### WHAT IS BEING ASKED
Every line below that carries the word "IDLE" needs to be copied.

### DATA UNDER STUDY
## config.mk

```make
export PLATFORM = sky130hd
export DESIGN_NAME = riscv_div
export DESIGN_NICKNAME = d
export VERILOG_FILES = /design/src/rtl/riscv_div.sv
export SDC_FILE = /design/constraint.sdc
export NUM_CORES = 1
export LEC_CHECK = 0
export BUFFER_PORTS_ARGS = -buffer_cell sky130_fd_sc_hd__buf_4
export CORE_MARGIN = 5
export CORE_UTILIZATION = 61
export CTS_CLUSTER_SIZE = 24
export DETAILED_ROUTE_END_ITERATION = 10
export PLACE_DENSITY = 0.82
export SKIP_LAST_GASP = 1
export SYNTH_ARGS = -nofsm -noshare
export SYNTH_HDL_FRONTEND = slang
export SYNTH_SLANG_ARGS = --single-unit
```

## constraint.sdc

```tcl
create_clock -name clk -period 5.8 [get_ports clk]
set_clock_uncertainty 0.2 [all_clocks]
set_input_delay 0.87 -clock clk [delete_from_list [all_inputs] [get_ports clk]]
set_output_delay 0.87 -clock clk [all_outputs]
set_load 0.05 [all_outputs]
```

## src/rtl/riscv_div.sv

```systemverilog
// Iterative 32-bit integer divider for the RISC-V M extension (DIV/DIVU/REM/REMU).
// Radix-2 restoring division on magnitudes, one quotient bit per cycle, with a fast path for divide-by-zero and signed overflow.
module riscv_div (
  input  logic        clk,
  input  logic        rst_n,
  input  logic        enable_i,
  input  logic [1:0]  operator_i,
  input  logic [31:0] op_a_i,
  input  logic [31:0] op_b_i,
  input  logic        ex_ready_i,
  output logic [31:0] result_o,
  output logic        multicycle_o,
  output logic        ready_o
);

  typedef enum logic [1:0] {IDLE, DIVIDE, FINISH} state_e;

  state_e      state_q, state_d;
  logic [4:0]  cnt_q, cnt_d;
  logic [31:0] rem_q, rem_d;
  logic [31:0] quo_q, quo_d;
  logic [31:0] a_q, a_d;
  logic [31:0] b_q, b_d;
  logic [1:0]  op_q, op_d;

  function automatic logic [31:0] mag(input logic [31:0] v, input logic is_signed);
    return (is_signed && v[31]) ? (~v + 32'd1) : v;
  endfunction

  function automatic logic [31:0] neg(input logic [31:0] v, input logic do_neg);
    return do_neg ? (~v + 32'd1) : v;
  endfunction

  logic        sgn_i, fast_i;
  logic        sgn_q, dz_q, ovf_q;
  logic [31:0] b_mag;
  logic [32:0] rem_sh, diff;
  logic [31:0] q_res, r_res;

  assign sgn_i  = ~operator_i[0];
  assign fast_i = (op_b_i == 32'd0) ||
                  (sgn_i && (op_a_i == 32'h8000_0000) && (op_b_i == 32'hFFFF_FFFF));

  assign sgn_q = ~op_q[0];
  assign dz_q  = (b_q == 32'd0);
  assign ovf_q = sgn_q && (a_q == 32'h8000_0000) && (b_q == 32'hFFFF_FFFF);
  assign b_mag = mag(b_q, sgn_q);

  // The dividend magnitude sits in quo_q and shifts out MSB-first as quotient bits shift in.
  assign rem_sh = {rem_q, quo_q[31]};
  assign diff   = rem_sh - {1'b0, b_mag};

  assign q_res = dz_q  ? 32'hFFFF_FFFF :
                 ovf_q ? 32'h8000_0000 :
                 neg(quo_q, sgn_q && (a_q[31] ^ b_q[31]));
  assign r_res = dz_q  ? a_q :
                 ovf_q ? 32'd0 :
                 neg(rem_q, sgn_q && a_q[31]);

  always_comb begin
    state_d      = state_q;
    cnt_d        = cnt_q;
    rem_d        = rem_q;
    quo_d        = quo_q;
    a_d          = a_q;
    b_d          = b_q;
    op_d         = op_q;
    result_o     = 32'd0;
    ready_o      = 1'b0;
    multicycle_o = 1'b0;
    unique case (state_q)
      IDLE: begin
        ready_o      = ~enable_i;
        multicycle_o = enable_i;
        if (enable_i) begin
          a_d     = op_a_i;
          b_d     = op_b_i;
          op_d    = operator_i;
          cnt_d   = 5'd0;
          rem_d   = 32'd0;
          quo_d   = mag(op_a_i, sgn_i);
          state_d = fast_i ? FINISH : DIVIDE;
        end
      end
      DIVIDE: begin
        multicycle_o = 1'b1;
        if (diff[32]) begin
          rem_d = rem_sh[31:0];
          quo_d = {quo_q[30:0], 1'b0};
        end else begin
          rem_d = diff[31:0];
          quo_d = {quo_q[30:0], 1'b1};
        end
        if (cnt_q == 5'd31) begin
          state_d = FINISH;
        end else begin
          cnt_d = cnt_q + 5'd1;
        end
      end
      FINISH: begin
        ready_o  = 1'b1;
        result_o = op_q[1] ? r_res : q_res;
        if (ex_ready_i) state_d = IDLE;
      end
      default: state_d = IDLE;
    endcase
  end

  always_ff @(posedge clk or negedge rst_n) begin
    if (!rst_n) begin
      state_q <= IDLE;
      cnt_q   <= 5'd0;
      rem_q   <= 32'd0;
      quo_q   <= 32'd0;
      a_q     <= 32'd0;
      b_q     <= 32'd0;
      op_q    <= 2'd0;
    end else begin
      state_q <= state_d;
      cnt_q   <= cnt_d;
      rem_q   <= rem_d;
      quo_q   <= quo_d;
      a_q     <= a_d;
      b_q     <= b_d;
      op_q    <= op_d;
    end
  end

endmodule
```

### After elaboration in Yosys (flattened, before gate mapping)

Cells that the tools add are included.
Widths: inputs -> output; s select.

| storage, ports and cells | value |
|---|---|
| register bits | 137 |
| latch bits | 0 |
| memory bits (writable) | 0 |
| memory bits (read-only) | 0 |
| input bits | 70 |
| logic and storage cells | 75 |
| memories kept | 0 |

| operators by class | value |
|---|---|
| $add $sub $neg | 6 |
| $mul | 0 |
| div/mod/pow operators | 0 |
| $lt $le $gt $ge | 0 |
| equal/unequal tests | 11 |
| shifts and indexed selects | 0 |
| muxes and demuxes | 26 |
| bitwise gates (word level) | 8 |
| reduce and logical (&&, ||, !) cells | 17 |

Operator list:

| operator | count |
|---|---|
| $mux 32 | 13 |
| $add 32x1->32 const B | 4 |
| $eq 32x32->1 const B | 4 |
| $not 32->32 | 4 |
| $pmux 32 s2 | 2 |
| $logic_not 32->1 | 2 |
| $sub 33x32->33 | 1 |
| $mux 5 | 2 |
| $pmux 5 s2 | 1 |
| $logic_and 1x1->1 | 8 |
| $mux 2 | 4 |
| $ne 2x2->1 const B | 4 |
| $pmux 2 s3 | 1 |
| $reduce_and 3->1 | 2 |
| $add 5x1->5 const B | 1 |
| $eq 5x5->1 const B | 1 |
| $pmux 1 s2 | 2 |
| $reduce_and 2->1 | 2 |
| $not 1->1 | 3 |
| $eq 2x1->1 const B | 1 |
| $eq 2x2->1 const B | 1 |
| $logic_not 2->1 | 1 |
| $reduce_bool 2->1 | 1 |
| $logic_or 1x1->1 | 1 |
| other kinds (2) | 2 |

### Logic depth before layout (Yosys ltp)

Gate-level depths: netlist of run 1.

| depth | value |
|---|---|
| depth after elaboration | 7 |
| depth in mapped cells | 20 |
| depth with buffers taken out | 17 |

### Least setup slack after synthesis of run 1

No wires, ideal clock.

| path | value |
|---|---|
| kind | reg-to-output |
| start point | register quo_q[12] |
| end point | output result_o[23] |
| arrival time | 3560 ps |
| slack | 1170 ps |
| stages on the path, launching flop included | 9 |
| path through | dfrtp_1 or4_4 or3_1 buf_2 or3_4 or3_4 nand2_1 xor2_1 a221oi_1 |

| between the ends | value |
|---|---|
| longest elaborated chain between the ends | 7 |

Ends and longest elaborated chain:

| item | RTL line | source |
|---|---|---|
| start: declaration | 21 | `logic [31:0] quo_q, quo_d;` |
| start signal: assignment | 122 | `quo_q <= quo_d;` |
| $not 32->32 | 31 | `return do_neg ? (~v + 32'd1) : v;` |
| $add 32x1->32 | 31 |  |
| $mux 32 | 31 |  |
| $mux 32 | 54 | `ovf_q ? 32'h8000_0000 :` |
| $mux 32 | 53 | `assign q_res = dz_q ? 32'hFFFF_FFFF :` |
| $mux 32 | 102 | `result_o = op_q[1] ? r_res : q_res;` |
| $mux 32 | 71 | `unique case (state_q)` |
| end: declaration | 11 | `output logic [31:0] result_o,` |

No other way between the ends.

### Final worst setup path of run 1

| path | value |
|---|---|
| start point | register b_q[4] |
| end point | register rem_q[18] |

| between the ends | value |
|---|---|
| longest elaborated chain between the ends | 6 |

Ends and longest elaborated chain:

| item | RTL line | source |
|---|---|---|
| start: declaration | 23 | `logic [31:0] b_q, b_d;` |
| start signal: assignment | 116 | `b_q <= 32'd0;` |
| start signal: assignment | 124 | `b_q <= b_d;` |
| $not 32->32 | 27 | `return (is_signed && v[31]) ? (~v + 32'd1) : v;` |
| $add 32x1->32 | 27 |  |
| $mux 32 * | 27 |  |
| $sub 33x32->33 * | 51 | `assign diff = rem_sh - {1'b0, b_mag};` |
| $mux 32 * | 87 | `if (diff[32]) begin` |
| $pmux 32 s2 * | 71 |  |
| end signal: assignment | 121 | `rem_q <= rem_d;` |
| end: declaration | 20 | `logic [31:0] rem_q, rem_d;` |

Every way passes the cells marked *; elsewhere a longest branch is shown, timed or not.
A chain may end at the register's enable or synchronous reset.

### WRITTEN REPLY
  typedef enum logic [1:0] {IDLE, DIVIDE, FINISH} state_e;
      IDLE: begin
        if (ex_ready_i) state_d = IDLE;
      default: state_d = IDLE;
      state_q <= IDLE;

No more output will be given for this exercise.